EXERCISE DESCRIPTION
Extract every line below that contains the word "restoring".

Saved data entries:
┌──

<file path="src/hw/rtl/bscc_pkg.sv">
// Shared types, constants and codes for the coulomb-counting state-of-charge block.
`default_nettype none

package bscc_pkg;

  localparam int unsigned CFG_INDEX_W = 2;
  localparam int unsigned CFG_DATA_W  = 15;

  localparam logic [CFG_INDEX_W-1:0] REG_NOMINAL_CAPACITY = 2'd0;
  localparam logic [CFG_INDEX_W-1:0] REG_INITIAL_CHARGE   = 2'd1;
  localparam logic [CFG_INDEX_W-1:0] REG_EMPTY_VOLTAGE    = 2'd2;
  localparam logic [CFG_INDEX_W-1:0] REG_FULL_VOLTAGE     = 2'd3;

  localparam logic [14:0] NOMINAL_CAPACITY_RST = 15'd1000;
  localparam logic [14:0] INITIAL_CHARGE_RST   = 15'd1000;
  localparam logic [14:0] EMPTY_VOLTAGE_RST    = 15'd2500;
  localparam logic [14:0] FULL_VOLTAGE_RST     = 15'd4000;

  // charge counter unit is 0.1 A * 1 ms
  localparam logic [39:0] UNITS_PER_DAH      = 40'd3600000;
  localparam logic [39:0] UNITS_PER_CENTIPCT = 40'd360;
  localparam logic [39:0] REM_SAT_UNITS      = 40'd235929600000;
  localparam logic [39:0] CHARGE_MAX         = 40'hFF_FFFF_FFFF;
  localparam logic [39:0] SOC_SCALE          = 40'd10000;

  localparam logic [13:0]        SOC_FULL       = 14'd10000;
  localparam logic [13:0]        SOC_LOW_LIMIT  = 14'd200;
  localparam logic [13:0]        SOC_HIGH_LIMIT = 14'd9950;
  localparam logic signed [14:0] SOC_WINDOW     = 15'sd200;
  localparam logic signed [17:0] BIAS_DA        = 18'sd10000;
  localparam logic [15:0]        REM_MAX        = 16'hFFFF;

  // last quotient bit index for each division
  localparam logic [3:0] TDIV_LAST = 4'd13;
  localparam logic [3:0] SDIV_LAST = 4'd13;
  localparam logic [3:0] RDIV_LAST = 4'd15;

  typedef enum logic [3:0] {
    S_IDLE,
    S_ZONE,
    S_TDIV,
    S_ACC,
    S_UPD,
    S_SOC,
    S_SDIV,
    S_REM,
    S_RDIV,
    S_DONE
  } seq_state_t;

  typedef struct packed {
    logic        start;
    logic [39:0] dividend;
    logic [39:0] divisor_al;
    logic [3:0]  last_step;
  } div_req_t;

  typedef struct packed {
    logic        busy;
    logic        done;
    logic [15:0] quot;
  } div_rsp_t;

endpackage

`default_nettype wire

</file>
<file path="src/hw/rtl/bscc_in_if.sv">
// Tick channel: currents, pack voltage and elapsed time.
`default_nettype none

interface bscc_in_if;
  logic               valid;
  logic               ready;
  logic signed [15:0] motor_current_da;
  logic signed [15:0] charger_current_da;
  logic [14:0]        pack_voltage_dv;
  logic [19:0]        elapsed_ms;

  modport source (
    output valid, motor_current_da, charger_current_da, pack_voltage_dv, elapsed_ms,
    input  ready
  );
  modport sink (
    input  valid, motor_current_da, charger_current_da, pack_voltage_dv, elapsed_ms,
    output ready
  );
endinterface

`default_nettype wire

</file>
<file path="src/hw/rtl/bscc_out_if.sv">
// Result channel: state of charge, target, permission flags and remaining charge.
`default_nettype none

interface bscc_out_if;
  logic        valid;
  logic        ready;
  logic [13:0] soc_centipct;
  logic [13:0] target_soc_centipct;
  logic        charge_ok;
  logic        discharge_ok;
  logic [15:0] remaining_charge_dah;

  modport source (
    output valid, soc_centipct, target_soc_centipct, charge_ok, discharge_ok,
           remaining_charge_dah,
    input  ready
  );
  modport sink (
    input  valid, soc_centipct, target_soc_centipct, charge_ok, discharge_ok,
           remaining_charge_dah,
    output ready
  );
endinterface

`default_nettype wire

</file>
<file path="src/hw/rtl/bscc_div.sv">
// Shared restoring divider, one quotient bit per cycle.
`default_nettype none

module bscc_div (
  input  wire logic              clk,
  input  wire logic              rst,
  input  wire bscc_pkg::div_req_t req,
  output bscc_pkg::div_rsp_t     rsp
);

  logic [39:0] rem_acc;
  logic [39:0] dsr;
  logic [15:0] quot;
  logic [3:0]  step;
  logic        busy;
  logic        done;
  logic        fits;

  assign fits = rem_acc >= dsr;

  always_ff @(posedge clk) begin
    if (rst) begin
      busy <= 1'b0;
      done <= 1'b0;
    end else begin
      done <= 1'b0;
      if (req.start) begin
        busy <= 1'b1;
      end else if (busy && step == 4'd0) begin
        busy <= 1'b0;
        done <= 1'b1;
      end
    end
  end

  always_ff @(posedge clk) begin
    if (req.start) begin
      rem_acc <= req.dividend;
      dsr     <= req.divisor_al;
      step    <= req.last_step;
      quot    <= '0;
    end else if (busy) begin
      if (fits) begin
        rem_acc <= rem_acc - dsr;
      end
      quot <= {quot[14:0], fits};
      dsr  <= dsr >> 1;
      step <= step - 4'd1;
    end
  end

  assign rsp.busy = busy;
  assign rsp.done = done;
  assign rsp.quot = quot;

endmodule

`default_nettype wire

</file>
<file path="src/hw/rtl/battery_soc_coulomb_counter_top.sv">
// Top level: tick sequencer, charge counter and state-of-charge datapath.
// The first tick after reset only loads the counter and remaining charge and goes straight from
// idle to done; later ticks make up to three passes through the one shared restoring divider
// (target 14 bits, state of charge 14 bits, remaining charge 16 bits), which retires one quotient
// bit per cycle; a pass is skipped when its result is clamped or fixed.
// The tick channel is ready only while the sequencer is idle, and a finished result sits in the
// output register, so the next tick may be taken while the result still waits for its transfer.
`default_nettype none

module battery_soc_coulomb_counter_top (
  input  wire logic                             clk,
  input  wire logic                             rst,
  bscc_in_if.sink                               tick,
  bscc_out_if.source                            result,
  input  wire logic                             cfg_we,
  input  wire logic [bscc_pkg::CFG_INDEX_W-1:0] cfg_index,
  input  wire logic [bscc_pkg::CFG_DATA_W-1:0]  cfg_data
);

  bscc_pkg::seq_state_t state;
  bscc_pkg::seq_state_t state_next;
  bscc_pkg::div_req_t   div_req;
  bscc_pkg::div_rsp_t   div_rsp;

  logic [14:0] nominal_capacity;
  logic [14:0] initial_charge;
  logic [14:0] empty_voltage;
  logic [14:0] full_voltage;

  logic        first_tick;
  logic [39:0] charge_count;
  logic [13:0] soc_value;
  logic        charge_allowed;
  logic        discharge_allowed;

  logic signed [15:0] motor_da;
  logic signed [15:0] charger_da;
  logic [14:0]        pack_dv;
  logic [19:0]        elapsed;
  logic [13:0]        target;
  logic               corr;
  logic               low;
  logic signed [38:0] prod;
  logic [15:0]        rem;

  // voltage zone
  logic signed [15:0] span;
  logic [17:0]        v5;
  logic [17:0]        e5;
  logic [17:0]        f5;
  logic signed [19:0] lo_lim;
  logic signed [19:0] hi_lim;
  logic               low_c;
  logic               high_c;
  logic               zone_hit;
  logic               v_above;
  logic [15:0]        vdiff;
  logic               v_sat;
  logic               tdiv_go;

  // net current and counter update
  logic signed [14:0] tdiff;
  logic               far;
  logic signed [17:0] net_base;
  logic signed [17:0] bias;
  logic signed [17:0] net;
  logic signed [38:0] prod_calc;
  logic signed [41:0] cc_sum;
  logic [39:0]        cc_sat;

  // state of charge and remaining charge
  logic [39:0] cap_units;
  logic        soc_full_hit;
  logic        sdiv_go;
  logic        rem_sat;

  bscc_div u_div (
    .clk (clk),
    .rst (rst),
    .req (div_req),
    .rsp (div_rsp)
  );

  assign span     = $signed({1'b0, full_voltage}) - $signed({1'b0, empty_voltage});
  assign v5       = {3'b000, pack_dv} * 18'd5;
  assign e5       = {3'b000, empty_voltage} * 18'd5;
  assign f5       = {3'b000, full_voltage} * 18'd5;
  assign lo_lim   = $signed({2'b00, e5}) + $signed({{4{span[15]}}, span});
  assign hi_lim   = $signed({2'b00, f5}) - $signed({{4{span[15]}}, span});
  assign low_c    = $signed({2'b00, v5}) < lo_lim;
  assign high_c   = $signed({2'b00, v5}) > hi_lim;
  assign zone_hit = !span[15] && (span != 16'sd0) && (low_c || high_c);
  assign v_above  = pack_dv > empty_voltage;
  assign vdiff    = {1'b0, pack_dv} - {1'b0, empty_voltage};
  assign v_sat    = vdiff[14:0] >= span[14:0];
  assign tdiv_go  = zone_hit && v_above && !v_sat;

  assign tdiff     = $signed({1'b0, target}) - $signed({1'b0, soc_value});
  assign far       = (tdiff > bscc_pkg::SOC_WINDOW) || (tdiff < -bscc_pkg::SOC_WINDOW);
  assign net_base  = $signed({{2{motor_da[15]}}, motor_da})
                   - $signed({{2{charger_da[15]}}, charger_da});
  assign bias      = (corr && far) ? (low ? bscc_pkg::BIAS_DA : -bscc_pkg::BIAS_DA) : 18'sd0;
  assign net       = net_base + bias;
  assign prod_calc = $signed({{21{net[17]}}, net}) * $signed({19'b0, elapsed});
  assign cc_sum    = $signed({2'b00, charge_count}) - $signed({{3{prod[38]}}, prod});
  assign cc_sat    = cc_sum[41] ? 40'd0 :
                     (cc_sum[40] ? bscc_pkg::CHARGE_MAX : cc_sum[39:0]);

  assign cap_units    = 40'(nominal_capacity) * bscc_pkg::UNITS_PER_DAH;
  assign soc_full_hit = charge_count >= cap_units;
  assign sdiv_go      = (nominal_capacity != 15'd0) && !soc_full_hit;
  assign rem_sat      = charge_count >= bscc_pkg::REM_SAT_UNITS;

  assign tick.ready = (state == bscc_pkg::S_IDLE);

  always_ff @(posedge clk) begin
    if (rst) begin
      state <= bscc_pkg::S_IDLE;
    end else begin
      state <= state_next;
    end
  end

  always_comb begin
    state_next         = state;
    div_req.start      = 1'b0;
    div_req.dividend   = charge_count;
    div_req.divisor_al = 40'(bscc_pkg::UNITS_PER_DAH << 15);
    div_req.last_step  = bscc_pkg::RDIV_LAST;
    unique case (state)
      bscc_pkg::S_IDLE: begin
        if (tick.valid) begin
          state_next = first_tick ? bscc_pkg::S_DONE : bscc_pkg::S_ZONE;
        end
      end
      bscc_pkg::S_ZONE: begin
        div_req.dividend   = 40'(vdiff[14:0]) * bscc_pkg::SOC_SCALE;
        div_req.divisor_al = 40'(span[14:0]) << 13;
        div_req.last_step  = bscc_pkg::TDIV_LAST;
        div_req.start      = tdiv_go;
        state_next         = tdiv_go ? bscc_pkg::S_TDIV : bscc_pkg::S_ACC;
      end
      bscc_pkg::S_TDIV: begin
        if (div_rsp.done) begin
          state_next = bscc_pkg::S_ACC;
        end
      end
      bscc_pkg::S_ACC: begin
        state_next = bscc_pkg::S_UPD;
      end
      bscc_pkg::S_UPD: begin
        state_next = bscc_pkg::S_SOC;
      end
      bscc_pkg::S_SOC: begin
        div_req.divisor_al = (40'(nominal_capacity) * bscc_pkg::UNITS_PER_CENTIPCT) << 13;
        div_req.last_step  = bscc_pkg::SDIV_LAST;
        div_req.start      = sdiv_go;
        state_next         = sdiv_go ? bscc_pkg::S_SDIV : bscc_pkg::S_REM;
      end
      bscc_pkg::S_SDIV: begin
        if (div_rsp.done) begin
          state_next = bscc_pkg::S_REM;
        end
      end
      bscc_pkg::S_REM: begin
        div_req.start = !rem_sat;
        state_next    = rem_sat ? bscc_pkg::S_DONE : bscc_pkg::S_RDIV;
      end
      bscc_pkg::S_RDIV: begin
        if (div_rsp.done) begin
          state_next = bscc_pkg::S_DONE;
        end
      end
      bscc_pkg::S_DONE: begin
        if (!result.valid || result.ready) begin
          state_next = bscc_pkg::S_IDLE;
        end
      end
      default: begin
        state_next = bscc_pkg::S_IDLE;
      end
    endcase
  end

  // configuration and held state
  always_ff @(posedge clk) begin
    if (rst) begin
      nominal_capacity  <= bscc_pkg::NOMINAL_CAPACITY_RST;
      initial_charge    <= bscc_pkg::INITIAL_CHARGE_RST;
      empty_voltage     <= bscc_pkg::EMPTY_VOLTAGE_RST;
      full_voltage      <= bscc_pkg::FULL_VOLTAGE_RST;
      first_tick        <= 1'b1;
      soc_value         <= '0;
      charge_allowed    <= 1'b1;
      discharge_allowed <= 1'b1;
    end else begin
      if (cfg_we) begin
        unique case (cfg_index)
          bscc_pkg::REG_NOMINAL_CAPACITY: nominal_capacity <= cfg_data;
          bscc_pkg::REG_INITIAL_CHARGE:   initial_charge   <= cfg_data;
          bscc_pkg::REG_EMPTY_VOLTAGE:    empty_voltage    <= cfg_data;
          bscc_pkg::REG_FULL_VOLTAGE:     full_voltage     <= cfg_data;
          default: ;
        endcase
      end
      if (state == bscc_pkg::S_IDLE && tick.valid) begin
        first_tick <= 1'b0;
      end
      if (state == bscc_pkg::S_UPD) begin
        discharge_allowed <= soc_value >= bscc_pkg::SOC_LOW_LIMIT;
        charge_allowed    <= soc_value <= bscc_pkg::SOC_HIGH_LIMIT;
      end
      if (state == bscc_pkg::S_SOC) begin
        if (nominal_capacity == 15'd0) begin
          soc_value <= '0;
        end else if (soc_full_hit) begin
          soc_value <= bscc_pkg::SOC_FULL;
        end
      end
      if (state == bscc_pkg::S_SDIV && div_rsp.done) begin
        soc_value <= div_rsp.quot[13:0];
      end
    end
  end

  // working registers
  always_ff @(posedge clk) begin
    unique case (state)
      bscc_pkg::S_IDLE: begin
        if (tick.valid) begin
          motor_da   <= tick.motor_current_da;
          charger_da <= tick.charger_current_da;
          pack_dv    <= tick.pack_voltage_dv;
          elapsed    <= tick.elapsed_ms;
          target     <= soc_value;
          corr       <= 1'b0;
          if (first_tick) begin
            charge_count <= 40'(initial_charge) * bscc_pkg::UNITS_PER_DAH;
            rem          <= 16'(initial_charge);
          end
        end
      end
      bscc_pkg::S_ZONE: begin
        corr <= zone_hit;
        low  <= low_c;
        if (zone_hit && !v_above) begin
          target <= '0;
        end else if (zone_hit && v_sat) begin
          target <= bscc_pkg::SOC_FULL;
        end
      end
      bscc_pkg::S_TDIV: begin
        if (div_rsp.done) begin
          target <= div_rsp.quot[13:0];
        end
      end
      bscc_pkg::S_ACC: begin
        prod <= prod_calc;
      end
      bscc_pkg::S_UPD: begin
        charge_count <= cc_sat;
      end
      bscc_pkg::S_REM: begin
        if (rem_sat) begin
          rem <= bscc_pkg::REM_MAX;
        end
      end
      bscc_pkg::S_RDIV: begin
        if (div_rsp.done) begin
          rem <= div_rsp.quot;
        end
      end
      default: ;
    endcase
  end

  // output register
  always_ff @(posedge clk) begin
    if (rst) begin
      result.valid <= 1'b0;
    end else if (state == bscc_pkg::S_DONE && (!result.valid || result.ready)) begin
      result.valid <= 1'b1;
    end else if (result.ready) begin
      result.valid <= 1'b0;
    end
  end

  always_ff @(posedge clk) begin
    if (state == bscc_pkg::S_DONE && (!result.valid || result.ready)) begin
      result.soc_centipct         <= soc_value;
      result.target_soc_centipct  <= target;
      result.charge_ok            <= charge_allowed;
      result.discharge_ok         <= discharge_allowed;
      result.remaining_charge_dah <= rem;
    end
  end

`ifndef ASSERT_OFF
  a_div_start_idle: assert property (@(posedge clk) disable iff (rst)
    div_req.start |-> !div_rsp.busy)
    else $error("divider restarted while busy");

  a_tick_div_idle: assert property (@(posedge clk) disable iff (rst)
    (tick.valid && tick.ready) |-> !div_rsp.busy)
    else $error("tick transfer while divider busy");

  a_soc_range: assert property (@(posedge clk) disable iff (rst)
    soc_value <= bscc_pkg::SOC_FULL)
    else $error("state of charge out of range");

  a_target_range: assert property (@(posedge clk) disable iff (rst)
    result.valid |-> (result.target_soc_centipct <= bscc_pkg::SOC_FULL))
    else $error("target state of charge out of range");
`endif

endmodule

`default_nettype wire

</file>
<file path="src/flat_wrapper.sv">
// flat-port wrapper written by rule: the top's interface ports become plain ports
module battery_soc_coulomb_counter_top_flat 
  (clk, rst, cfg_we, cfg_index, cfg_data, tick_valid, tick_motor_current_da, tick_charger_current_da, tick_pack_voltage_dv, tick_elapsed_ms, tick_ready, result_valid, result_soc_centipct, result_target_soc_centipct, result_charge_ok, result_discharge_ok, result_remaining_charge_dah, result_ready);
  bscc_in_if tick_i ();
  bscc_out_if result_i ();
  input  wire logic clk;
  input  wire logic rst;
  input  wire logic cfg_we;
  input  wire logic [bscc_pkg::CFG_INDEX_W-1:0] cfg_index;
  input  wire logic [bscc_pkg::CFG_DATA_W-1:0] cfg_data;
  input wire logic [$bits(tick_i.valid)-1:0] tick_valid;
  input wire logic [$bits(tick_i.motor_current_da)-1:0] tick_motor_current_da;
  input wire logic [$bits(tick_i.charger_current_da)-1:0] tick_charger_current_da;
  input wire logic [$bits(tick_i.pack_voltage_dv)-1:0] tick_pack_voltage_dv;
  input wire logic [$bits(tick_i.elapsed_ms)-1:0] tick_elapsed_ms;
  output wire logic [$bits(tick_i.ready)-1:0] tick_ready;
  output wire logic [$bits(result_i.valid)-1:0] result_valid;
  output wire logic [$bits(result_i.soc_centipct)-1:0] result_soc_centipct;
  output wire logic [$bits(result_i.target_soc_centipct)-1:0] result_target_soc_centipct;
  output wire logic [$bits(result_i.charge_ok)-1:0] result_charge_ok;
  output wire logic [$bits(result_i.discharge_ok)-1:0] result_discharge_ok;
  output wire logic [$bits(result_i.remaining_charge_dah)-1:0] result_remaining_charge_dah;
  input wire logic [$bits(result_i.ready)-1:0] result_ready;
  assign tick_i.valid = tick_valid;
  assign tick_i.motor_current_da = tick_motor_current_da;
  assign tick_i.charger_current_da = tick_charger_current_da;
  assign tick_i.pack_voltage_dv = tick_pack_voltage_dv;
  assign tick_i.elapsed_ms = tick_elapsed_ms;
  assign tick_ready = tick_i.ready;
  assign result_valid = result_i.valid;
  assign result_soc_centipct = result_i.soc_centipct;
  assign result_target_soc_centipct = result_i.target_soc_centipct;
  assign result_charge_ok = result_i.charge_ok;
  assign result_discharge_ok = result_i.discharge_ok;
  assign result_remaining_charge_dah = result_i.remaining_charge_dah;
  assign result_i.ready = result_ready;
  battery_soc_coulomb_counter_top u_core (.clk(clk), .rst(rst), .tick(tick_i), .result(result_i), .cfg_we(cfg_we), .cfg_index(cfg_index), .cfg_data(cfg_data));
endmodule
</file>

└──

OUTPUT OF THE TASK
// Shared restoring divider, one quotient bit per cycle.
// idle to done; later ticks make up to three passes through the one shared restoring divider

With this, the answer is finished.